If a line below contains the string "full", return that line.

___

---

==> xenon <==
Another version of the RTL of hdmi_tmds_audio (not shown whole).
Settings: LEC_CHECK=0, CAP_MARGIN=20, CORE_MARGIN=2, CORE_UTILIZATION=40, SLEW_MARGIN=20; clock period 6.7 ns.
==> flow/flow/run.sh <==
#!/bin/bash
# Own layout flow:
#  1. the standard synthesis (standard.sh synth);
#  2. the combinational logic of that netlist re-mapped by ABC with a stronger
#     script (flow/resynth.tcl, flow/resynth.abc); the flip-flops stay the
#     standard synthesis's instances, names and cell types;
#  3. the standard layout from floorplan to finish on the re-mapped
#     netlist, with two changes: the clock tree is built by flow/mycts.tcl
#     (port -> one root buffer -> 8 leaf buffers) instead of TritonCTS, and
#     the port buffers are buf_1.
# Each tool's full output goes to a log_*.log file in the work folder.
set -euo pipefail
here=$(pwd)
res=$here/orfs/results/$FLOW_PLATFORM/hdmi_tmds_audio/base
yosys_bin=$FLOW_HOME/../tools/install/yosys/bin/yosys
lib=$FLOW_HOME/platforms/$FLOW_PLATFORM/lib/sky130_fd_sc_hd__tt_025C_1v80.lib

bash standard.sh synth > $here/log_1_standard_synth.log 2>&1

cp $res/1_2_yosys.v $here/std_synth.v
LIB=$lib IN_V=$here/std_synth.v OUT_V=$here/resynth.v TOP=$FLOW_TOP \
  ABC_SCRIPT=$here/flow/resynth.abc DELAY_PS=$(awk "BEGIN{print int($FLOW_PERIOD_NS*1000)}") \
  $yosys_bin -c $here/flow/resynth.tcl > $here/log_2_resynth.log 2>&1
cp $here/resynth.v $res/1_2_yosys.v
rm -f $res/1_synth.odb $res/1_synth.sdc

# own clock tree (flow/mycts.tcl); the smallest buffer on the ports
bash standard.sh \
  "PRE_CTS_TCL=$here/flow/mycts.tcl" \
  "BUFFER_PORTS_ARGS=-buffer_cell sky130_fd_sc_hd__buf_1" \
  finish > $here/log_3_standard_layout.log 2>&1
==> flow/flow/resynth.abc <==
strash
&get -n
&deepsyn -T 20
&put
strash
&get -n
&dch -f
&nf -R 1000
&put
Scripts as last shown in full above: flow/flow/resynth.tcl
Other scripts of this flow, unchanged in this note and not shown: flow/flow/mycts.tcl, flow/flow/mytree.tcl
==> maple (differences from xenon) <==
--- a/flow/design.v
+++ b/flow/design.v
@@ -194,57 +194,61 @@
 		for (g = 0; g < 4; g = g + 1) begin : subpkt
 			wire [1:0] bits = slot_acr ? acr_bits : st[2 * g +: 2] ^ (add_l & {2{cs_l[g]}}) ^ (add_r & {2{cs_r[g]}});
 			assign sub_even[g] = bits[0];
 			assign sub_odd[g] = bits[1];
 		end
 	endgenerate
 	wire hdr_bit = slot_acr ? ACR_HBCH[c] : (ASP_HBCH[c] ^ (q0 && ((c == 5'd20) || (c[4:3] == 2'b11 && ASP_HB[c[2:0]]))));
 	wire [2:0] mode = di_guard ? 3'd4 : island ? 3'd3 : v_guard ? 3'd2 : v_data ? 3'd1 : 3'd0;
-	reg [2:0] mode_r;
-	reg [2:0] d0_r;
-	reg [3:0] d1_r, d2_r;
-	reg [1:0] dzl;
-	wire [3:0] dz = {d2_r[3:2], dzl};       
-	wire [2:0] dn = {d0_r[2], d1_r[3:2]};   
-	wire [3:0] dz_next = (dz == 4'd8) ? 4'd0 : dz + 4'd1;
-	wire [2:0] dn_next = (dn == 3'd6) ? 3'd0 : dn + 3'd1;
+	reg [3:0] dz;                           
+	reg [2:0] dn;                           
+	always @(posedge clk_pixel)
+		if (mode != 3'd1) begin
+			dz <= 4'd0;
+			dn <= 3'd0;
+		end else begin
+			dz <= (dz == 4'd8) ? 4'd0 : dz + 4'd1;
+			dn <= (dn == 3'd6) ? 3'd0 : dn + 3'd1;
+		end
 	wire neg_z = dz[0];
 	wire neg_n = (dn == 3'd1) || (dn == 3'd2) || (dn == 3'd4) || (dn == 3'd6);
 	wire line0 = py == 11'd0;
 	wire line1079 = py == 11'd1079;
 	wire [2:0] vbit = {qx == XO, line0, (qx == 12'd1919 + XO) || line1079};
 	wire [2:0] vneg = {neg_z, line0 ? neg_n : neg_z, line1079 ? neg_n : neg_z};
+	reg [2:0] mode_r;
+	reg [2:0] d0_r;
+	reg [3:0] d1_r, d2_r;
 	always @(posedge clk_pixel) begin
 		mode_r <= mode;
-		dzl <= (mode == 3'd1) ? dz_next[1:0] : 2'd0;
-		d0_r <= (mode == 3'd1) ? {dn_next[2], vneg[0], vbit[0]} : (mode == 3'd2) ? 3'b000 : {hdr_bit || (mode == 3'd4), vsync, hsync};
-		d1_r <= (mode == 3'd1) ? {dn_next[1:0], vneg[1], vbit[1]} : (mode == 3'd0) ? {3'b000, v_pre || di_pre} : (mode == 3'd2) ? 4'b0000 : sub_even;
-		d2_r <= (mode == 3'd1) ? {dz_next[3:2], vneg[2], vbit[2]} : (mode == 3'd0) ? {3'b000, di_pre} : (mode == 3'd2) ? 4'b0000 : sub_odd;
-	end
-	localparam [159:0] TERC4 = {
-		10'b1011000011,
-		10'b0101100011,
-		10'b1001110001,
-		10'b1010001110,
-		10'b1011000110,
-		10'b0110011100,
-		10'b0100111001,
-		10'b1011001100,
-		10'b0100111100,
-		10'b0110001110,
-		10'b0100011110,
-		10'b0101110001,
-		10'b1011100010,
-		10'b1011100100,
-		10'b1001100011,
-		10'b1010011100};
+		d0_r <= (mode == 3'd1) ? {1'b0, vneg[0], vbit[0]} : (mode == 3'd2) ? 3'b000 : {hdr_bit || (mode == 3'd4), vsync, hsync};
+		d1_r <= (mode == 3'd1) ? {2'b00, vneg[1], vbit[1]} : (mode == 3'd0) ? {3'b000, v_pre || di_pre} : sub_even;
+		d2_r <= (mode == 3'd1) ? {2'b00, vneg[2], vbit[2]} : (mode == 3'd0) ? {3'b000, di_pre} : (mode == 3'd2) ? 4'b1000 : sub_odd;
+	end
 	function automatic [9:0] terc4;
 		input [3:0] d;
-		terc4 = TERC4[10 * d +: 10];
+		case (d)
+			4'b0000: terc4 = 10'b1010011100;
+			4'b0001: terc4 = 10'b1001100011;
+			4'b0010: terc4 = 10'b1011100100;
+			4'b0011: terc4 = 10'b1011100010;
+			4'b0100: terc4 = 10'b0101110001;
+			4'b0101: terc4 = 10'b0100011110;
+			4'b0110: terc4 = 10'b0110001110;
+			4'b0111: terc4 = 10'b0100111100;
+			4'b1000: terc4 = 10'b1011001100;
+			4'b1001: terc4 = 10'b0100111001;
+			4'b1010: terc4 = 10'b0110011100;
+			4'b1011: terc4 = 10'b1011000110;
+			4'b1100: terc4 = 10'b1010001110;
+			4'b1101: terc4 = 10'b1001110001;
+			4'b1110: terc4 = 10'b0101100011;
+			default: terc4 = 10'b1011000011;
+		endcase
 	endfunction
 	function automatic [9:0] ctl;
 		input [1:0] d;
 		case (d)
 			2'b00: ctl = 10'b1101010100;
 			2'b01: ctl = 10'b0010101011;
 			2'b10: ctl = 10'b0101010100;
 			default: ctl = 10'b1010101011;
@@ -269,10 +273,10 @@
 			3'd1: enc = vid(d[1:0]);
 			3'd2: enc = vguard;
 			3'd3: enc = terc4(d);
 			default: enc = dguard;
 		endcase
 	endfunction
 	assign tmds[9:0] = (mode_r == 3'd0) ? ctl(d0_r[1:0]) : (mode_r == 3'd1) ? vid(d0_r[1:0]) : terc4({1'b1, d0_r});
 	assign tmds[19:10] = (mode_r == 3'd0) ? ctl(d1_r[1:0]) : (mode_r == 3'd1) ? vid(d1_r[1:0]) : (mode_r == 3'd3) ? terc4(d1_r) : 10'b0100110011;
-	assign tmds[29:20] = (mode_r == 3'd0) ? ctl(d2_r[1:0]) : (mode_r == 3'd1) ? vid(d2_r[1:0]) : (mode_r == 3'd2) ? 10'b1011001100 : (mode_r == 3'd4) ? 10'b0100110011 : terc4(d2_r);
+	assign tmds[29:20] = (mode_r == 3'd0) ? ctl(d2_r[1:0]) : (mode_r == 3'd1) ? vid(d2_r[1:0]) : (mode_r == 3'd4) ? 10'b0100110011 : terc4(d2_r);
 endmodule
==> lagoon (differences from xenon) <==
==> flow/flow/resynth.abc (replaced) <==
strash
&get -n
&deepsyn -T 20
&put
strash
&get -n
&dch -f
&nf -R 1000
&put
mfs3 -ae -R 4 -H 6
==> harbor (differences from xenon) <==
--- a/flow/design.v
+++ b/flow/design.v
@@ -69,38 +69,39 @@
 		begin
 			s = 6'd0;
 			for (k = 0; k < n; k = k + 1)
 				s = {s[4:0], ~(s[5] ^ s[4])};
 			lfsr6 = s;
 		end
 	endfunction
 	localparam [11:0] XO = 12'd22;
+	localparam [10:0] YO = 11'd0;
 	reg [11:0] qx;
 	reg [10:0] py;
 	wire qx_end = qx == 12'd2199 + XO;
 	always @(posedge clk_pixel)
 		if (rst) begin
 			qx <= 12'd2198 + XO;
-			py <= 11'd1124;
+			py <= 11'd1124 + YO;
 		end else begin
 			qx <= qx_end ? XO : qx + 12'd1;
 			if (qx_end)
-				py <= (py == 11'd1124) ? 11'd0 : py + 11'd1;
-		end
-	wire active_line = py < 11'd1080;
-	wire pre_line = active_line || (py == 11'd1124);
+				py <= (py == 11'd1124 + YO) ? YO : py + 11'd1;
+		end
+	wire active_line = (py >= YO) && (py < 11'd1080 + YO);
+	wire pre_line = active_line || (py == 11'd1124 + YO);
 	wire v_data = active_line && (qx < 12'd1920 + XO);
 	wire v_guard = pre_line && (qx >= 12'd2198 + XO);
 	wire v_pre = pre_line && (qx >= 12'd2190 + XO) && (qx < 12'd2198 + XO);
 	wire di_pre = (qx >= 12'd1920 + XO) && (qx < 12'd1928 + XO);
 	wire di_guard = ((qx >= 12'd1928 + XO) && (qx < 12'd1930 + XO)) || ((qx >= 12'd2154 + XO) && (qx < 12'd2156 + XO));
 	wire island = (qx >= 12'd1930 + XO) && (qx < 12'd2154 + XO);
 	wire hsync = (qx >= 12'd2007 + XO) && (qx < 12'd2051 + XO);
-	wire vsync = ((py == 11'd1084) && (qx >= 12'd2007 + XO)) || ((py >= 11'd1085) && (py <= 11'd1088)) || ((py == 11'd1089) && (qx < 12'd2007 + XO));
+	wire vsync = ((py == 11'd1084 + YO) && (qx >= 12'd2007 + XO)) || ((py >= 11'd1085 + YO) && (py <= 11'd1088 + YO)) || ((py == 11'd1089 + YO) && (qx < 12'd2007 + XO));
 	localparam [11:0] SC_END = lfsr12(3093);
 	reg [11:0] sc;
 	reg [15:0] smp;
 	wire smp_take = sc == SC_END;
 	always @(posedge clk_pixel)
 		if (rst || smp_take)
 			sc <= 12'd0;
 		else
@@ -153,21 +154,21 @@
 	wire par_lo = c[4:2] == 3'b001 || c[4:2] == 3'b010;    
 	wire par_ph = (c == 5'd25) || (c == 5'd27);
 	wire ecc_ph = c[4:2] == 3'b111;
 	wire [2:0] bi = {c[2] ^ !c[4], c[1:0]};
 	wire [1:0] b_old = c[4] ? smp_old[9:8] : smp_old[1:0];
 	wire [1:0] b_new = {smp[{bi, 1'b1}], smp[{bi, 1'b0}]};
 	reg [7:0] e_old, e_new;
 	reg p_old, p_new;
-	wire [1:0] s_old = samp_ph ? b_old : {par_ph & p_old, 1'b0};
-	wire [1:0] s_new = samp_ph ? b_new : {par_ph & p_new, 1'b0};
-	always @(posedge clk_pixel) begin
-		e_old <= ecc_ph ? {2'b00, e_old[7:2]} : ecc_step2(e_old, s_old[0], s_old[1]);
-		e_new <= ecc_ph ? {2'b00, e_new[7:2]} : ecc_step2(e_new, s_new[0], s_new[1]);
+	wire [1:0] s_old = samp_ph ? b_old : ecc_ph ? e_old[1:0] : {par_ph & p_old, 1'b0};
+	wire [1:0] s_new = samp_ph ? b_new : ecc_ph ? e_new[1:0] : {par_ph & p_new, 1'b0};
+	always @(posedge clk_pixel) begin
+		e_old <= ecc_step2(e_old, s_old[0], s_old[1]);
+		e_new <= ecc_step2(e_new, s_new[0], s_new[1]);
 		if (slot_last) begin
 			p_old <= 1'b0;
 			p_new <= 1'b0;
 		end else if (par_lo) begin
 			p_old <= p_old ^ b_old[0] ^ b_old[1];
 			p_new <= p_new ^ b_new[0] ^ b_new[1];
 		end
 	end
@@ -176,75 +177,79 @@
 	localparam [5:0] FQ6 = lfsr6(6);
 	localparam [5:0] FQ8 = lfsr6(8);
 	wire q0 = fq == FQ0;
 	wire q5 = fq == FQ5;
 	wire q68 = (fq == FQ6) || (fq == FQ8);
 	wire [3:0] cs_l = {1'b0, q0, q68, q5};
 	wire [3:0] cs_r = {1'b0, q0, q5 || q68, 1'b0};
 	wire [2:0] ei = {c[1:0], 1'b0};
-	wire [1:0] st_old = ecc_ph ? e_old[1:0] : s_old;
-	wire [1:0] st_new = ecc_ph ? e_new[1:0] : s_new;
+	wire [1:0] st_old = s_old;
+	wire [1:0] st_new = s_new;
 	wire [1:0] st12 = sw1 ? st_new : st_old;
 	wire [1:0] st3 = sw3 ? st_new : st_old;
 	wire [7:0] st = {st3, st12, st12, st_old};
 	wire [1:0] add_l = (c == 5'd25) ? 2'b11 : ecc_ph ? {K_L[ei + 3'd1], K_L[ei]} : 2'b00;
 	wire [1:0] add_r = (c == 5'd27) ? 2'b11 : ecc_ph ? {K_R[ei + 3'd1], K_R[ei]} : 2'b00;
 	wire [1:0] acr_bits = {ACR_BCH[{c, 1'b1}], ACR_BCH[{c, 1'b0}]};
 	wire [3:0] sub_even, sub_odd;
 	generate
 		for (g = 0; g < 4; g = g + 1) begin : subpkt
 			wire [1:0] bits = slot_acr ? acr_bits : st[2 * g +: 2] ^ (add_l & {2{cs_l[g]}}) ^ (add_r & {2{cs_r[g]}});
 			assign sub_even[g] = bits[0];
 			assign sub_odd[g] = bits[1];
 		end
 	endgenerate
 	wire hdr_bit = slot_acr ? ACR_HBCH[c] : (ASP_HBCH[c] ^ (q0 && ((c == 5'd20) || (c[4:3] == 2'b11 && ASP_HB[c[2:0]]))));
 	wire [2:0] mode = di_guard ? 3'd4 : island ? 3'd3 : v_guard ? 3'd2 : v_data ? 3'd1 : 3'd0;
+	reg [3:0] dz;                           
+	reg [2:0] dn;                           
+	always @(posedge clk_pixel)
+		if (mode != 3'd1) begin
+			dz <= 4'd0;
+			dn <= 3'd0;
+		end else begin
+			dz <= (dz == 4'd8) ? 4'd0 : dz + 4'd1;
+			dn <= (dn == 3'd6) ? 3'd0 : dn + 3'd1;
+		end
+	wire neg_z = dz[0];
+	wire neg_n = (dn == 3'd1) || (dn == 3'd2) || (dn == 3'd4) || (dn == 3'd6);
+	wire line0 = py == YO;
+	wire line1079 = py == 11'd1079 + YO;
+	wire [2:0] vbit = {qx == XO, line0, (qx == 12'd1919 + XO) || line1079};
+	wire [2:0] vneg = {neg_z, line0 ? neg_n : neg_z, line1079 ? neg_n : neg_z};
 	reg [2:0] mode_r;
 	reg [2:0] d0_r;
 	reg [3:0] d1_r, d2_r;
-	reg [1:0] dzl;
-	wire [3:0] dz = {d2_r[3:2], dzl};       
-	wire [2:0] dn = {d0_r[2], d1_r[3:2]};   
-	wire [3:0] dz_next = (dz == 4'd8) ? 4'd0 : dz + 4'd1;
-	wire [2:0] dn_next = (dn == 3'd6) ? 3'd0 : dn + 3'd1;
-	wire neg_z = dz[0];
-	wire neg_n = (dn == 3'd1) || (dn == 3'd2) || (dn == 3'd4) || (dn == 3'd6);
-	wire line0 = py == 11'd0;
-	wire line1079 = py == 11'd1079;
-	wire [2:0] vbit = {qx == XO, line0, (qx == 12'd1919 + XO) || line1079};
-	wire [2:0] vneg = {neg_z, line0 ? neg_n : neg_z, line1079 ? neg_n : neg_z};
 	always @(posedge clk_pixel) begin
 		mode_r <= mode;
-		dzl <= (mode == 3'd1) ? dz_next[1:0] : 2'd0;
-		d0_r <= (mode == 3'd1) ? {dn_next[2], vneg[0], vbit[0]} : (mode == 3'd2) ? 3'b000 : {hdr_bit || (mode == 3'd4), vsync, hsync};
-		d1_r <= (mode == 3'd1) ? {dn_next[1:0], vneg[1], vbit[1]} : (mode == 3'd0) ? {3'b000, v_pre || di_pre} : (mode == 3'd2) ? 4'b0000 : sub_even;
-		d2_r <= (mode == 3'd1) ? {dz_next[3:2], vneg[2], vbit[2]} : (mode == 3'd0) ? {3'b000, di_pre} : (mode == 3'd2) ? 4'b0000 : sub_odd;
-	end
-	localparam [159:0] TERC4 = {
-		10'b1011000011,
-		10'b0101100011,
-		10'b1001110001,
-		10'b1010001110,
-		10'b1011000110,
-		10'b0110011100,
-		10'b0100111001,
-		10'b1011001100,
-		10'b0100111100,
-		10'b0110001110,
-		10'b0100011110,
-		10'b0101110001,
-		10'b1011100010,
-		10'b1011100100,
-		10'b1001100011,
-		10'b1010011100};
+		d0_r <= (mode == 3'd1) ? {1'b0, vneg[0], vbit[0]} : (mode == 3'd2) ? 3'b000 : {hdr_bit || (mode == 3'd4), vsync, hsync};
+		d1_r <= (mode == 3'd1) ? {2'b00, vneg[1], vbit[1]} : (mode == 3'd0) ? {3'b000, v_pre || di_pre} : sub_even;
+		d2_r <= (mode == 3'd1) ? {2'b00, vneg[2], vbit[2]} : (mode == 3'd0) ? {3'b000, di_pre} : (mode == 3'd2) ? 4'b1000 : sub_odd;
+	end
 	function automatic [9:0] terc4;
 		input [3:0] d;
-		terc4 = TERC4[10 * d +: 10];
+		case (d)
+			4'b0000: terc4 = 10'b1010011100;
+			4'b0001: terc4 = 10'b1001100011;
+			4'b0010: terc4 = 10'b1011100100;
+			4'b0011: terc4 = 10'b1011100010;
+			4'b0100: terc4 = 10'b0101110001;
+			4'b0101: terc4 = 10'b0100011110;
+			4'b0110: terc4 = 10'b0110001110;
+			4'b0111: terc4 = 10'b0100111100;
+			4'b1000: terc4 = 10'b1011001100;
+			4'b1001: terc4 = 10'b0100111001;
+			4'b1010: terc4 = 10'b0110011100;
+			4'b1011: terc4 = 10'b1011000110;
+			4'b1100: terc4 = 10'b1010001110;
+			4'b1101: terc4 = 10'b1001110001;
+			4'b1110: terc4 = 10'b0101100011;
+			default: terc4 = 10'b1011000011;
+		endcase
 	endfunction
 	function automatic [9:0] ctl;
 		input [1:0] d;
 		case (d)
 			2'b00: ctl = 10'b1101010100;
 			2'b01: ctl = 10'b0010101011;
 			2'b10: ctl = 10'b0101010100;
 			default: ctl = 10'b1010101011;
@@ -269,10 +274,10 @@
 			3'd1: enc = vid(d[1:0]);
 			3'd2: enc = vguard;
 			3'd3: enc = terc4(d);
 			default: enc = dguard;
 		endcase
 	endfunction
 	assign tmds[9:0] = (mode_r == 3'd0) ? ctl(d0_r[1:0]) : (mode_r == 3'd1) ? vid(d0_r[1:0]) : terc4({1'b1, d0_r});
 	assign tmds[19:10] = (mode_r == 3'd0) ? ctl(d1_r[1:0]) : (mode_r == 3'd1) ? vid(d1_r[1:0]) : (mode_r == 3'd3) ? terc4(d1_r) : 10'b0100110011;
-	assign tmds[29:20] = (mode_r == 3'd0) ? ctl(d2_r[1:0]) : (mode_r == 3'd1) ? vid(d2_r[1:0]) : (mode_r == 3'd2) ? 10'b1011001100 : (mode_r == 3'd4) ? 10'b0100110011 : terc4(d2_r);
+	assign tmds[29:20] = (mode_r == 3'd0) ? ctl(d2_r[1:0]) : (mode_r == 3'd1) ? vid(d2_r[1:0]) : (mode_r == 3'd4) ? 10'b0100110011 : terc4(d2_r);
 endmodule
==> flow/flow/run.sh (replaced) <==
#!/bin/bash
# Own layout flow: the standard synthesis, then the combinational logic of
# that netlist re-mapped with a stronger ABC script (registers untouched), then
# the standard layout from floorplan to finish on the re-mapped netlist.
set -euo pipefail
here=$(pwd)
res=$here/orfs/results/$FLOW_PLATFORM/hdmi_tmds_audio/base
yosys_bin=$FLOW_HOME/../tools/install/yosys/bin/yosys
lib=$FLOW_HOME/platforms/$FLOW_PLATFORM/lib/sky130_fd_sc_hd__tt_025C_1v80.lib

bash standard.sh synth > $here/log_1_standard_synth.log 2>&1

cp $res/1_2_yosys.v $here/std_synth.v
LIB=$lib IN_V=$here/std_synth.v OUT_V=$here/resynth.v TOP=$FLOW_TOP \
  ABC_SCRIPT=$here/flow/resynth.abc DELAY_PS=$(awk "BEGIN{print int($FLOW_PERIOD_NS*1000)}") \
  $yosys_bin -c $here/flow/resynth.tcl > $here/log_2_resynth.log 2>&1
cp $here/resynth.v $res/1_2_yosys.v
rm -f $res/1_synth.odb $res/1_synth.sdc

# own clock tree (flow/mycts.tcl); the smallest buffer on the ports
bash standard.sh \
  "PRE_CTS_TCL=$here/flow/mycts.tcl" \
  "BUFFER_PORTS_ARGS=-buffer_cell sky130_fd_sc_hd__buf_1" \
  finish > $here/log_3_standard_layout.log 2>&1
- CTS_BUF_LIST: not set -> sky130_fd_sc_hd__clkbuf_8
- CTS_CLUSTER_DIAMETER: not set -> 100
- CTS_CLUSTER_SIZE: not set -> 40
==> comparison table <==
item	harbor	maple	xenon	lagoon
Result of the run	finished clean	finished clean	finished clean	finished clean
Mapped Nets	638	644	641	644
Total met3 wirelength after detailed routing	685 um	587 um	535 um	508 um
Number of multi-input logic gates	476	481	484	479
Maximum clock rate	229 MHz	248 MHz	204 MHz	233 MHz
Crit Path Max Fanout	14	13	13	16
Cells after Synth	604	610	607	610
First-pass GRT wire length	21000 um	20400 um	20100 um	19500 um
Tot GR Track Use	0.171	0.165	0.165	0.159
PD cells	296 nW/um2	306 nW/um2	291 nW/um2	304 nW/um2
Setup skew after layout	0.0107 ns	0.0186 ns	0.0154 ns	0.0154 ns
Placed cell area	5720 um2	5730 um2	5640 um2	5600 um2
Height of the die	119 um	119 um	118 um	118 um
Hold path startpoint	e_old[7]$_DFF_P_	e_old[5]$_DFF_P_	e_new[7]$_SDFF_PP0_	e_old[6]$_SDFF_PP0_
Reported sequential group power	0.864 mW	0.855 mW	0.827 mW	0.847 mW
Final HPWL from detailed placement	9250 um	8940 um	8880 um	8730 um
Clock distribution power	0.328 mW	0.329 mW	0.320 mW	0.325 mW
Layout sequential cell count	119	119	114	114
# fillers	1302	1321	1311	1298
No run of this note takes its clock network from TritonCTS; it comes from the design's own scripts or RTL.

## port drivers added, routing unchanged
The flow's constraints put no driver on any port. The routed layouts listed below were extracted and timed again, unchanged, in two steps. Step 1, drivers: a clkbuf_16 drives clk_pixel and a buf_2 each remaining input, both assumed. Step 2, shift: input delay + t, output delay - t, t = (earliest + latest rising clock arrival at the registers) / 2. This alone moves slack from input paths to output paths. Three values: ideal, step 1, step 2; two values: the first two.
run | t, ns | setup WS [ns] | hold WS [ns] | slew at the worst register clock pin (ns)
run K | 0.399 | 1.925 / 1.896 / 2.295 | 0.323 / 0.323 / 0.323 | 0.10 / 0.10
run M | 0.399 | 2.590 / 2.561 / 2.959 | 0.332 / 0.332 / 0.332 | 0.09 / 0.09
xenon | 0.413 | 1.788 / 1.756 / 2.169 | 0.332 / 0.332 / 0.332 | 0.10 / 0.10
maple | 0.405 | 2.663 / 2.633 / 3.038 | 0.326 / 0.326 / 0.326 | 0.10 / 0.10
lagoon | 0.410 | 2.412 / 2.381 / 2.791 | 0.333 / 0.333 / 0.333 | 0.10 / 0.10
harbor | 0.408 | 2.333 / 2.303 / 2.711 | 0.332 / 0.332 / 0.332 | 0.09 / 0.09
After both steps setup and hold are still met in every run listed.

___

*Your response*.
# Each tool's full output goes to a log_*.log file in the work folder.
Scripts as last shown in full above: flow/flow/resynth.tcl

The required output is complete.